BUSINESS

Betfair US gets new CEO as New Jersey publishes exchange wagering regulations

TAGs: Betfair, churchill downs incorporated, exchange wagering, kip levin, New York, Saratoga Racetrack, TVG

betfair-tvg-levinKip Levin has been named CEO of the US operations of betting exchange Betfair. Levin (pictured), the former executive VP of Ticketmaster’s e-commerce division, will oversee Betfair US’ advance deposit wagering operation Television Games Network (TVG) as well as the Betfair Casino online gambling operation in New Jersey.

Levin replaces Stephen Burns, who stepped down from overseeing Betfair US last September. Betfair’s US experience hasn’t been the smoothest ride, with the company still waiting on US racetracks and horsemen to arrive at a consensus that would allow TVG to offer exchange wagering, despite both California and New Jersey having passed the necessary legislation. Betfair has previously estimated that its bid to get exchange wagering in California has cost the company $10m, with literally nothing to show for it.

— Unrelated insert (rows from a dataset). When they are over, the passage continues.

## src/rtl/bfs_pkg.sv

```systemverilog
package bfs_pkg;
  typedef enum logic [1:0] {
    ST_IDLE = 2'd0,
    ST_READ = 2'd1,
    ST_MODW = 2'd2,
    ST_DONE = 2'd3
  } bfs_state_e;
endpackage

```

## src/rtl/bfs_addr_gen.sv

```systemverilog
module bfs_addr_gen #(
  parameter int ADDR_W = 32,
  parameter int DISP_W = 16,
  parameter int REG_W  = 32,
  parameter int BSEL_W = 3
) (
  input  logic              clk,
  input  logic              rst,
  input  logic              load,
  input  logic              use_reg_form,
  input  logic [ADDR_W-1:0] base_addr,
  input  logic [DISP_W-1:0] disp,
  input  logic [BSEL_W-1:0] bit_imm,
  input  logic [REG_W-1:0]  bit_reg,
  output logic [ADDR_W-1:0] addr_q,
  output logic [BSEL_W-1:0] bsel_q
);
  localparam int EXT_W = ADDR_W - DISP_W;

  logic [ADDR_W-1:0] disp_ext;
  logic [ADDR_W-1:0] addr_next;
  logic [BSEL_W-1:0] bsel_next;

  assign disp_ext = {{EXT_W{disp[DISP_W-1]}}, disp};

  always_comb begin
    if (use_reg_form) begin
      addr_next = base_addr;
      bsel_next = bit_reg[BSEL_W-1:0];
    end else begin
      addr_next = base_addr + disp_ext;
      bsel_next = bit_imm;
    end
  end

  always_ff @(posedge clk) begin
    if (rst) begin
      addr_q <= '0;
      bsel_q <= '0;
    end else if (load) begin
      addr_q <= addr_next;
      bsel_q <= bsel_next;
    end
  end

  AST_ADDR_HOLD: assert property (@(posedge clk) disable iff (rst)
    !$past(load) |-> $stable(addr_q)) else $error("address moved without load");
endmodule

```

## src/rtl/bfs_ctrl.sv

```systemverilog
module bfs_ctrl
  import bfs_pkg::*;
(
  input  logic clk,
  input  logic rst,
  input  logic start,
  output logic load,
  output logic capture,
  output logic busy,
  output logic mem_rd_q,
  output logic mem_wr_q,
  output logic done_q
);
  bfs_state_e state, state_nx;

  assign load    = (state == ST_IDLE) && start;
  assign capture = (state == ST_MODW);
  assign busy    = (state != ST_IDLE);

  always_comb begin
    state_nx = state;
    case (state)
      ST_IDLE: if (start) state_nx = ST_READ;
      ST_READ: state_nx = ST_MODW;
      ST_MODW: state_nx = ST_DONE;
      ST_DONE: state_nx = ST_IDLE;
      default: state_nx = ST_IDLE;
    endcase
  end

  always_ff @(posedge clk) begin
    if (rst) begin
      state    <= ST_IDLE;
      mem_rd_q <= 1'b0;
      mem_wr_q <= 1'b0;
      done_q   <= 1'b0;
    end else begin
      state    <= state_nx;
      mem_rd_q <= load;
      mem_wr_q <= capture;
      done_q   <= capture;
    end
  end

  AST_RD_WR_EXCL: assert property (@(posedge clk) disable iff (rst)
    !(mem_rd_q && mem_wr_q)) else $error("read and write overlap");
  AST_WR_AFTER_RD: assert property (@(posedge clk) disable iff (rst)
    mem_wr_q |-> $past(mem_rd_q, 2)) else $error("write without prior read");
  AST_RD_PULSE: assert property (@(posedge clk) disable iff (rst)
    mem_rd_q |=> !mem_rd_q) else $error("read strobe too long");
  AST_DONE_PULSE: assert property (@(posedge clk) disable iff (rst)
    done_q |=> !done_q) else $error("done too long");
endmodule

```

## src/rtl/bfs_bit_modify.sv

```systemverilog
module bfs_bit_modify #(
  parameter int DATA_W = 8,
  parameter int BSEL_W = 3
) (
  input  logic              clk,
  input  logic              rst,
  input  logic              capture,
  input  logic [BSEL_W-1:0] bsel,
  input  logic [DATA_W-1:0] rdata,
  output logic [DATA_W-1:0] wdata_q,
  output logic              zflag_q
);
  logic [DATA_W-1:0] flipped;

  for (genvar i = 0; i < DATA_W; i++) begin : g_bit
    assign flipped[i] = rdata[i] ^ (bsel == BSEL_W'(i));
  end

  always_ff @(posedge clk) begin
    if (rst) begin
      wdata_q <= '0;
      zflag_q <= 1'b0;
    end else if (capture) begin
      wdata_q <= flipped;
      zflag_q <= ~rdata[bsel];
    end
  end

  AST_ONE_BIT_FLIP: assert property (@(posedge clk) disable iff (rst)
    capture |=> ($countones(wdata_q ^ $past(rdata)) == 1)) else $error("flip count wrong");
  AST_Z_VS_WDATA: assert property (@(posedge clk) disable iff (rst)
    capture |=> (zflag_q == wdata_q[$past(bsel)])) else $error("flag disagrees with written bit");
endmodule

```

## src/rtl/bit_flip_seq.sv

```systemverilog
module bit_flip_seq #(
  parameter int ADDR_W = 32,
  parameter int DISP_W = 16,
  parameter int REG_W  = 32,
  parameter int DATA_W = 8,
  localparam int BSEL_W = $clog2(DATA_W)
) (
  input  logic              clk,
  input  logic              rst,
  input  logic              start,
  input  logic              use_reg_form,
  input  logic [ADDR_W-1:0] base_addr,
  input  logic [DISP_W-1:0] disp,
  input  logic [BSEL_W-1:0] bit_imm,
  input  logic [REG_W-1:0]  bit_reg,
  output logic              busy,
  output logic              done,
  output logic              zflag,
  output logic [ADDR_W-1:0] mem_addr,
  output logic              mem_rd,
  output logic              mem_wr,
  output logic [DATA_W-1:0] mem_wdata,
  input  logic [DATA_W-1:0] mem_rdata
);
  logic              load;
  logic              capture;
  logic [BSEL_W-1:0] bsel;

  bfs_ctrl u_ctrl (
    .clk      (clk),
    .rst      (rst),
    .start    (start),
    .load     (load),
    .capture  (capture),
    .busy     (busy),
    .mem_rd_q (mem_rd),
    .mem_wr_q (mem_wr),
    .done_q   (done)
  );

  bfs_addr_gen #(
    .ADDR_W (ADDR_W),
    .DISP_W (DISP_W),
    .REG_W  (REG_W),
    .BSEL_W (BSEL_W)
  ) u_addr (
    .clk          (clk),
    .rst          (rst),
    .load         (load),
    .use_reg_form (use_reg_form),
    .base_addr    (base_addr),
    .disp         (disp),
    .bit_imm      (bit_imm),
    .bit_reg      (bit_reg),
    .addr_q       (mem_addr),
    .bsel_q       (bsel)
  );

  bfs_bit_modify #(
    .DATA_W (DATA_W),
    .BSEL_W (BSEL_W)
  ) u_mod (
    .clk     (clk),
    .rst     (rst),
    .capture (capture),
    .bsel    (bsel),
    .rdata   (mem_rdata),
    .wdata_q (mem_wdata),
    .zflag_q (zflag)
  );

  AST_Z_ONLY_ON_DONE: assert property (@(posedge clk) disable iff (rst)
    !$stable(zflag) |-> done) else $error("flag moved outside done");
  AST_NO_START_BUSY: assert property (@(posedge clk) disable iff (rst)
    mem_rd |-> !$past(busy)) else $error("read launched while busy");
  AST_DONE_WITH_WR: assert property (@(posedge clk) disable iff (rst)
    done |-> (mem_wr && busy)) else $error("done without write");
endmodule

```
--- src/rtl/ilen_decoder.sv ---
module ilen_decoder
  import ilen_pkg::*;
(
  input  logic              clk,
  input  logic              rst,
  input  logic              byte_valid,
  input  logic [DATA_W-1:0] byte_in,
  output logic              sop_o,
  output logic              eoi_o,
  output logic [LEN_W-1:0]  len_o,
  output logic [2:0]        mode_o,
  output logic [1:0]        page_o,
  output logic              illegal_o
);
  page_e   page_sel;
  opinfo_t info;

  ilen_classify u_cls (
    .page (page_sel),
    .opc  (byte_in),
    .info (info)
  );

  ilen_framer u_frm (
    .clk        (clk),
    .rst        (rst),
    .byte_valid (byte_valid),
    .byte_in    (byte_in),
    .info       (info),
    .page_sel   (page_sel),
    .sop_o      (sop_o),
    .eoi_o      (eoi_o),
    .len_o      (len_o),
    .mode_o     (mode_o),
    .page_o     (page_o),
    .illegal_o  (illegal_o)
  );
endmodule

--- config.mk ---
export PLATFORM = sky130hd
export DESIGN_NAME = ilen_decoder
export DESIGN_NICKNAME = d
export VERILOG_FILES = /design/src/rtl/ilen_pkg.sv /design/src/rtl/ilen_classify.sv /design/src/rtl/ilen_framer.sv /design/src/rtl/ilen_decoder.sv
export SDC_FILE = /design/constraint.sdc
export NUM_CORES = 1
export LEC_CHECK = 0
export ABC_AREA = 1
export BUFFER_PORTS_ARGS = -buffer_cell sky130_fd_sc_hd__buf_2
export CAP_MARGIN = 20
export CORE_UTILIZATION = 40
export DETAILED_ROUTE_END_ITERATION = 7
export GPL_TIMING_DRIVEN = 0
export PLACE_DENSITY = 0.62
export SLEW_MARGIN = 20
export SYNTH_ARGS = -nofsm -noshare
export SYNTH_HDL_FRONTEND = slang
export SYNTH_SLANG_ARGS = --single-unit
export TNS_END_PERCENT = 50
--- constraint.sdc ---
create_clock -name clk -period 4.5 [get_ports clk]
set_clock_uncertainty 0.05 [all_clocks]
set_input_delay 0.45 -clock clk [delete_from_list [all_inputs] [get_ports clk]]
set_output_delay 0.45 -clock clk [all_outputs]
set_load 0.005 [all_outputs]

On Wednesday, the New Jersey Racing Commission announced it would publish its proposed exchange wagering regulations on June 16, which will mark the start of a 60-day public comment period. The Commission’s exec director Frank Zanzuccki said his “best guess is the rules could be formally in place by the end of September, early October.” Betfair had previously announced a tentative deal to offer exchange wagering at Monmouth Park, but the track’s live racing season ends Sept. 28.

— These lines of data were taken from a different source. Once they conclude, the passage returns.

File: src/rtl/xbm_cfg_reg.sv
module xbm_cfg_reg
  import xbm_pkg::*;
#(
  parameter logic [AW-1:0] CFG_ADDR = 16'hFFF0
) (
  input  logic          clk,
  input  logic          rst_n,
  input  logic [AW-1:0] addr,
  input  logic          rw,
  input  logic          phi2,
  input  logic [DW-1:0] wdata,
  output xbm_cfg_t      cfg_q,
  output logic          wr_fire
);
  localparam int PW = AW - 8;
  localparam logic [PW-1:0] PAGE = CFG_ADDR[AW-1:8];
  localparam logic [7:0]    OFS  = CFG_ADDR[7:0];

  logic page_wr;

  // First stage: any write into the register page.
  assign page_wr = phi2 & ~rw & (addr[AW-1:8] == PAGE);
  // Second stage: the one offset inside that page.
  assign wr_fire = page_wr & (addr[7:0] == OFS);

  always_ff @(posedge clk or negedge rst_n) begin
    if (!rst_n)       cfg_q <= '0;
    else if (wr_fire) cfg_q <= xbm_cfg_t'(wdata);
  end
endmodule
### src/rtl/hzu_pkg.sv
package hzu_pkg;

  // result classes of the decode-stage instruction
  localparam logic [1:0] KIND_ALU  = 2'd0;
  localparam logic [1:0] KIND_MUL  = 2'd1;
  localparam logic [1:0] KIND_LOAD = 2'd2;

  // operand select codes; codes 1..3 equal the producer distance
  localparam logic [1:0] SRC_RF  = 2'd0;
  localparam logic [1:0] SRC_EX1 = 2'd1;
  localparam logic [1:0] SRC_EX2 = 2'd2;
  localparam logic [1:0] SRC_MEM = 2'd3;

  // path configurations
  localparam int unsigned MODE_FULL = 0;
  localparam int unsigned MODE_MEM  = 1;
  localparam int unsigned MODE_RF   = 2;
  localparam int unsigned MODE_NONE = 3;

  // tracked stages behind decode: EX1, EX2, M, WB
  localparam int NUM_TRACK = 4;

  // bit d enables the path to a producer at distance d+1
  // bit0 EX1 out, bit1 EX2 out, bit2 M out, bit3 register-file write-through
  function automatic logic [NUM_TRACK-1:0] path_mask(int unsigned mode);
    case (mode)
      MODE_FULL: return 4'b1111;
      MODE_MEM:  return 4'b0100;
      MODE_RF:   return 4'b1000;
      default:   return 4'b0000;
    endcase
  endfunction

  // number of stages after decode by whose end the result exists
  function automatic int kind_ready(logic [1:0] kind);
    case (kind)
      KIND_ALU: return 1;
      KIND_MUL: return 2;
      default:  return 3;
    endcase
  endfunction

endpackage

Betfair CEO Breon Corcoran said Levin’s e-commerce background would be “a great fit” for Betfair’s global business strategy, while Levin said he was looking forward to “delivering the future of online gaming.” TVG, which enjoyed a “record-breaking” Kentucky Derby, launched its high-definition channel last month. Kevin Grigsby, VP of Production at TVG’s Los Angeles studio, said viewers could “see the blades of grass now, the hair blowing on a horse’s mane.” Bhavesh Patel, TVG’s SVP of television & marketing, said TVG would continue to invest in its broadcast technology because it was “committed to long-term growth in horseracing.”

RACING INCREASINGLY A DISTRACTION FOR CHURCHILL DOWNS
TVG may be committed to racing, but Churchill Downs Inc. (CDI) appears more and more interested in its non-racing divisions. CDI doesn’t yet have any online gambling operations besides its TwinSpires ADW division but the company continues to invest over $1m per quarter developing its own online gambling platform in the hope that opportunities will eventually present themselves. And with CDI’s brick-and-mortar casino operations having become its chief revenue engine, CDI is looking to take the next step by applying for a casino license in upstate New York.

Up to this point, all of CDI’s casino holdings have come via acquisitions but CDI has teamed with New York’s Saratoga Casino & Raceway on a bid to build a $300m “world-class destination resort casino” from scratch in East Greenbush, a suburb of state capital Albany. The facility would feature a 300-room hotel, “multiple entertainment venues” as well as retail and dining options. There are currently 22 applicants vying for the four casino licenses New York plans to award. The deadline for final bids is June 30, with a decision on locations not expected until the fall.